#### [TASK DETAILS]
Look through the entries below and show every line containing the word "memory".

--- INPUT FOR THIS TASK Enclosed Below ---

## src/uft_defs.vh

```
// constants for the usb frame timing and done-queue block
`ifndef UFT_DEFS_VH
`define UFT_DEFS_VH
// apb byte addresses
`define UFT_ADDR_DONE_HEAD    32'h90101030
`define UFT_ADDR_FM_INTERVAL  32'h90101034
`define UFT_ADDR_FM_REMAINING 32'h90101038
`define UFT_ADDR_CONTROL      32'h90101100
`define UFT_ADDR_INT_STATUS   32'h90101104
`define UFT_ADDR_INT_ENABLE   32'h90101108
`define UFT_ADDR_INT_CLEAR    32'h9010110C
`define UFT_ADDR_AREA_BASE    32'h90101110
// field positions
`define UFT_FIT_BIT     31
`define UFT_LARGEST_PACKET_BUDGET_MSB   30
`define UFT_LARGEST_PACKET_BUDGET_LSB   16
`define UFT_FI_MSB      13
`define UFT_FI_LSB      0
`define UFT_FRT_BIT     31
`define UFT_DH_MSB      31
`define UFT_DH_LSB      4
`define UFT_AREA_LSB    8
`define UFT_CTRL_RUN    0
`define UFT_CTRL_RESET  1
`define UFT_INT_WDH     0
`define UFT_INT_SOF     1
`define UFT_INT_WIDTH   2
// reset values
`define UFT_FI_NOMINAL  14'h2EDF
`define UFT_LARGEST_PACKET_BUDGET_RESET 15'h0000
// memory layout offsets
`define UFT_LINK_OFS    32'h00000008
`define UFT_AREA_DH_OFS 32'h00000084
// bit-time rate: clock and full-speed bit rate in mhz
`define UFT_CLK_MHZ     7'd50
`define UFT_BIT_MHZ     7'd12
`endif

```

## src/uft_bit_tick.v

```verilog
// fractional divider producing one pulse per full-speed bit time
`timescale 1ns/10ps
`include "uft_defs.vh"
module uft_bit_tick (
  input  wire pclk,
  input  wire presetn,
  output reg  bit_tick
);
  reg  [6:0] acc;
  wire [6:0] sum = acc + `UFT_BIT_MHZ;

  // phase accumulator: 12 ticks per 50 clocks, jitter of one clock is harmless here
  always @(posedge pclk or negedge presetn) begin
    if (!presetn) begin
      acc      <= 7'h00;
      bit_tick <= 1'b0;
    end else if (sum >= `UFT_CLK_MHZ) begin
      acc      <= sum - `UFT_CLK_MHZ;
      bit_tick <= 1'b1;
    end else begin
      acc      <= sum;
      bit_tick <= 1'b0;
    end
  end
endmodule // uft_bit_tick

```

## src/uft_frame_timer.v

```verilog
// remaining-bit-time down counter, toggle copy and frame number
`timescale 1ns/10ps
`include "uft_defs.vh"
module uft_frame_timer (
  input  wire        pclk,
  input  wire        presetn,
  input  wire        soft_clear,
  input  wire        run,
  input  wire        bit_tick,
  input  wire [13:0] interval,
  input  wire        interval_toggle,
  output reg  [13:0] remaining_bit_time,
  output reg         remaining_toggle,
  output reg  [15:0] frame_number_count,
  output reg         frame_start
);
  // counter advances only on bit-time boundaries while running
  always @(posedge pclk or negedge presetn) begin
    if (!presetn) begin
      remaining_bit_time <= 14'h0000;
      remaining_toggle   <= 1'b0;
      frame_number_count <= 16'h0000;
      frame_start        <= 1'b0;
    end else if (soft_clear) begin
      remaining_bit_time <= 14'h0000;
      remaining_toggle   <= 1'b0;
      frame_number_count <= 16'h0000;
      frame_start        <= 1'b0;
    end else begin
      frame_start <= 1'b0;
      if (run && bit_tick) begin
        if (remaining_bit_time == 14'h0000) begin
          remaining_bit_time <= interval;
          frame_number_count <= frame_number_count + 16'h0001;
          frame_start        <= 1'b1;
        end else begin
          remaining_bit_time <= remaining_bit_time - 14'h0001;
          if (remaining_bit_time == 14'h0001)
            remaining_toggle <= interval_toggle;
        end
      end
    end
  end
endmodule // uft_frame_timer

```

## src/uft_frame_done_queue.v

```verilog
// usb host frame timing and done-queue head logic with apb registers
//
// Overview of operation
// - link completed descriptor to current head
// - head becomes completed descriptor address
// - head clears on write to shared area
// - head write-back sets sticky status flag
// - head in bits 31:4, read-only, low zero
// - packet budget counter loads each frame start
// - interval field resets to nominal 11999
// - controller reset restores nominal interval
// - remaining toggle copied when counter hits zero
// - remaining counter decrements each bit time
// - zero counter reloads interval next bit time
// - each reload increments wrapping frame number
//
// Local design decision: the APB interface to the registers.
`timescale 1ns/10ps
`include "uft_defs.vh"
module uft_frame_done_queue (
  input  wire        pclk,
  input  wire        presetn,
  // apb slave
  input  wire        psel,
  input  wire        penable,
  input  wire        pwrite,
  input  wire [31:0] paddr,
  input  wire [31:0] pwdata,
  output reg  [31:0] prdata,
  output reg         pready,
  output reg         pslverr,
  // completed descriptor offer from list processing
  input  wire        td_done_valid,
  input  wire [31:0] td_done_addr,
  output reg         td_done_ready,
  // request to write the head out to the shared area
  input  wire        writeback_request,
  // memory write master
  output reg         mem_req,
  output reg  [31:0] mem_addr,
  output reg  [31:0] mem_wdata,
  input  wire        mem_ack,
  // packet budget use: one bit moved per strobe
  input  wire        budget_bit_used,
  output reg  [14:0] largest_packet_count,
  // frame timing and interrupt outputs
  output wire        frame_start,
  output wire [15:0] frame_number_count,
  output reg         irq
);
  localparam S_IDLE  = 2'd0;
  localparam S_LINK  = 2'd1;
  localparam S_WBACK = 2'd2;

  reg  [1:0]  state;
  reg  [27:0] done_queue_head_addr;
  reg  [27:0] pending_td;
  reg         interval_toggle;
  reg  [14:0] largest_packet_budget;
  reg  [13:0] frame_interval;
  reg  [23:0] area_base;
  reg         frame_run;
  reg         soft_clear;
  reg  [`UFT_INT_WIDTH-1:0] int_status;
  reg  [`UFT_INT_WIDTH-1:0] int_enable;
  reg         wb_pending;
  reg  [31:0] next_rdata;
  reg         next_slverr;
  wire        bit_tick;
  wire [13:0] remaining_bit_time;
  wire        remaining_toggle;
  wire        apb_setup_end;
  wire        apb_done;
  wire        wr_en;
  wire        wb_take;
  wire        td_take;
  wire        link_done;
  wire        wback_done;
  wire [`UFT_INT_WIDTH-1:0] int_set;
  wire [`UFT_INT_WIDTH-1:0] int_clr;

  // bit-time pulse source
  uft_bit_tick u_tick (
    .pclk     (pclk),
    .presetn  (presetn),
    .bit_tick (bit_tick)
  );

  // frame counter, toggle and frame number
  uft_frame_timer u_timer (
    .pclk               (pclk),
    .presetn            (presetn),
    .soft_clear         (soft_clear),
    .run                (frame_run),
    .bit_tick           (bit_tick),
    .interval           (frame_interval),
    .interval_toggle    (interval_toggle),
    .remaining_bit_time (remaining_bit_time),
    .remaining_toggle   (remaining_toggle),
    .frame_number_count (frame_number_count),
    .frame_start        (frame_start)
  );

  // apb phases: one wait state, write commits at the pready edge
  assign apb_setup_end = psel & penable & ~pready;
  assign apb_done      = psel & penable & pready;
  assign wr_en         = apb_done & pwrite;

  // done-queue sequencer handshakes
  assign wb_take    = (state == S_IDLE) & ~soft_clear & wb_pending;
  assign td_take    = (state == S_IDLE) & ~soft_clear & ~wb_pending & td_done_valid;
  assign link_done  = (state == S_LINK) & mem_ack;
  assign wback_done = (state == S_WBACK) & mem_ack;

  // interrupt events and software clear
  assign int_set = {frame_start, wback_done};
  assign int_clr = (wr_en && paddr == `UFT_ADDR_INT_CLEAR) ?
                   pwdata[`UFT_INT_WIDTH-1:0] : {`UFT_INT_WIDTH{1'b0}};

  // read mux and error answer for unmapped addresses
  always @* begin
    next_rdata  = 32'h00000000;
    next_slverr = 1'b0;
    if (paddr == `UFT_ADDR_DONE_HEAD) begin
      next_rdata[`UFT_DH_MSB:`UFT_DH_LSB] = done_queue_head_addr;
    end else if (paddr == `UFT_ADDR_FM_INTERVAL) begin
      next_rdata[`UFT_FIT_BIT]                 = interval_toggle;
      next_rdata[`UFT_LARGEST_PACKET_BUDGET_MSB:`UFT_LARGEST_PACKET_BUDGET_LSB] = largest_packet_budget;
      next_rdata[`UFT_FI_MSB:`UFT_FI_LSB]       = frame_interval;
    end else if (paddr == `UFT_ADDR_FM_REMAINING) begin
      next_rdata[`UFT_FRT_BIT]           = remaining_toggle;
      next_rdata[`UFT_FI_MSB:`UFT_FI_LSB] = remaining_bit_time;
    end else if (paddr == `UFT_ADDR_CONTROL) begin
      next_rdata[`UFT_CTRL_RUN] = frame_run;
    end else if (paddr == `UFT_ADDR_INT_STATUS) begin
      next_rdata[`UFT_INT_WIDTH-1:0] = int_status;
    end else if (paddr == `UFT_ADDR_INT_ENABLE) begin
      next_rdata[`UFT_INT_WIDTH-1:0] = int_enable;
    end else if (paddr == `UFT_ADDR_INT_CLEAR) begin
      next_rdata = 32'h00000000; // write-only, reads zero
    end else if (paddr == `UFT_ADDR_AREA_BASE) begin
      next_rdata[31:`UFT_AREA_LSB] = area_base;
    end else begin
      next_slverr = 1'b1;
    end
  end

  // apb answer flops: data and error stand only in the pready cycle, zero otherwise
  always @(posedge pclk or negedge presetn) begin
    if (!presetn) begin
      pready  <= 1'b0;
      prdata  <= 32'h00000000;
      pslverr <= 1'b0;
    end else begin
      pready <= apb_setup_end;
      if (apb_setup_end) begin
        prdata  <= pwrite ? 32'h00000000 : next_rdata;
        pslverr <= next_slverr;
      end else begin
        // an error left standing past pready would look like a second answer
        prdata  <= 32'h00000000;
        pslverr <= 1'b0;
      end
    end
  end

  // control: run bit and self-clearing controller reset request
  always @(posedge pclk or negedge presetn) begin
    if (!presetn) begin
      frame_run  <= 1'b0;
      soft_clear <= 1'b0;
    end else begin
      soft_clear <= 1'b0;
      if (soft_clear) begin
        frame_run <= 1'b0;
      end else if (wr_en && paddr == `UFT_ADDR_CONTROL) begin
        frame_run  <= pwdata[`UFT_CTRL_RUN];
        soft_clear <= pwdata[`UFT_CTRL_RESET];
      end
    end
  end

  // frame interval register; software keeps the toggle discipline itself
  always @(posedge pclk or negedge presetn) begin
    if (!presetn) begin
      interval_toggle       <= 1'b0;
      largest_packet_budget <= `UFT_LARGEST_PACKET_BUDGET_RESET;
      frame_interval        <= `UFT_FI_NOMINAL;
    end else if (soft_clear) begin
      interval_toggle       <= 1'b0;
      largest_packet_budget <= `UFT_LARGEST_PACKET_BUDGET_RESET;
      frame_interval        <= `UFT_FI_NOMINAL;
    end else if (wr_en && paddr == `UFT_ADDR_FM_INTERVAL) begin
      // a rewrite mid-frame only takes hold at the next reload
      interval_toggle       <= pwdata[`UFT_FIT_BIT];
      largest_packet_budget <= pwdata[`UFT_LARGEST_PACKET_BUDGET_MSB:`UFT_LARGEST_PACKET_BUDGET_LSB];
      frame_interval        <= pwdata[`UFT_FI_MSB:`UFT_FI_LSB];
    end
  end

  // shared area base, 256-byte aligned
  always @(posedge pclk or negedge presetn) begin
    if (!presetn) begin
      area_base <= 24'h000000;
    end else if (soft_clear) begin
      area_base <= 24'h000000;
    end else if (wr_en && paddr == `UFT_ADDR_AREA_BASE) begin
      area_base <= pwdata[31:`UFT_AREA_LSB];
    end
  end

  // largest-data-packet counter: loaded each frame, counts bits down
  always @(posedge pclk or negedge presetn) begin
    if (!presetn) begin
      largest_packet_count <= 15'h0000;
    end else if (soft_clear) begin
      largest_packet_count <= 15'h0000;
    end else if (frame_start) begin
      largest_packet_count <= largest_packet_budget;
    end else if (budget_bit_used && largest_packet_count != 15'h0000) begin
      largest_packet_count <= largest_packet_count - 15'h0001;
    end
  end

  // write-back request is remembered until the sequencer takes it; a new one wins
  always @(posedge pclk or negedge presetn) begin
    if (!presetn) begin
      wb_pending <= 1'b0;
    end else if (soft_clear) begin
      wb_pending <= 1'b0;
    end else if (writeback_request) begin
      wb_pending <= 1'b1;
    end else if (wb_take) begin
      wb_pending <= 1'b0;
    end
  end

  // done-queue sequencer: write-back has priority so the area never goes stale
  always @(posedge pclk or negedge presetn) begin
    if (!presetn) begin
      state                <= S_IDLE;
      done_queue_head_addr <= 28'h0000000;
      pending_td           <= 28'h0000000;
      mem_req              <= 1'b0;
      mem_addr             <= 32'h00000000;
      mem_wdata            <= 32'h00000000;
      td_done_ready        <= 1'b0;
    end else if (soft_clear) begin
      state                <= S_IDLE;
      done_queue_head_addr <= 28'h0000000;
      mem_req              <= 1'b0;
      td_done_ready        <= 1'b0;
    end else begin
      td_done_ready <= 1'b0;
      case (state)
        S_IDLE: begin
          if (wb_take) begin
            state     <= S_WBACK;
            mem_req   <= 1'b1;
            mem_addr  <= {area_base, 8'h00} + `UFT_AREA_DH_OFS;
            mem_wdata <= {done_queue_head_addr, 4'h0};
          end else if (td_take) begin
            state         <= S_LINK;
            pending_td    <= td_done_addr[31:4];
            td_done_ready <= 1'b1;
            mem_req       <= 1'b1;
            mem_addr      <= {td_done_addr[31:4], 4'h0} + `UFT_LINK_OFS;
            mem_wdata     <= {done_queue_head_addr, 4'h0};
          end
        end
        S_LINK: begin
          if (link_done) begin
            mem_req              <= 1'b0;
            done_queue_head_addr <= pending_td;
            state                <= S_IDLE;
          end
        end
        S_WBACK: begin
          if (wback_done) begin
            mem_req              <= 1'b0;
            done_queue_head_addr <= 28'h0000000;
            state                <= S_IDLE;
          end
        end
        default: begin
          state   <= S_IDLE;
          mem_req <= 1'b0;
        end
      endcase
    end
  end

  // sticky status: an event in the clearing cycle survives
  always @(posedge pclk or negedge presetn) begin
    if (!presetn) begin
      int_status <= {`UFT_INT_WIDTH{1'b0}};
    end else if (soft_clear) begin
      int_status <= {`UFT_INT_WIDTH{1'b0}};
    end else begin
      int_status <= (int_status & ~int_clr) | int_set;
    end
  end

  // interrupt enable register
  always @(posedge pclk or negedge presetn) begin
    if (!presetn) begin
      int_enable <= {`UFT_INT_WIDTH{1'b0}};
    end else if (soft_clear) begin
      int_enable <= {`UFT_INT_WIDTH{1'b0}};
    end else if (wr_en && paddr == `UFT_ADDR_INT_ENABLE) begin
      int_enable <= pwdata[`UFT_INT_WIDTH-1:0];
    end
  end

  // level interrupt, registered so it lags status by one clock
  always @(posedge pclk or negedge presetn) begin
    if (!presetn) begin
      irq <= 1'b0;
    end else begin
      irq <= |(int_status & int_enable);
    end
  end
endmodule // uft_frame_done_queue

```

--- End of Enclosed INPUT FOR THIS TASK ---

#### [ANSWER TO THE PROBLEM]
// memory layout offsets
  // memory write master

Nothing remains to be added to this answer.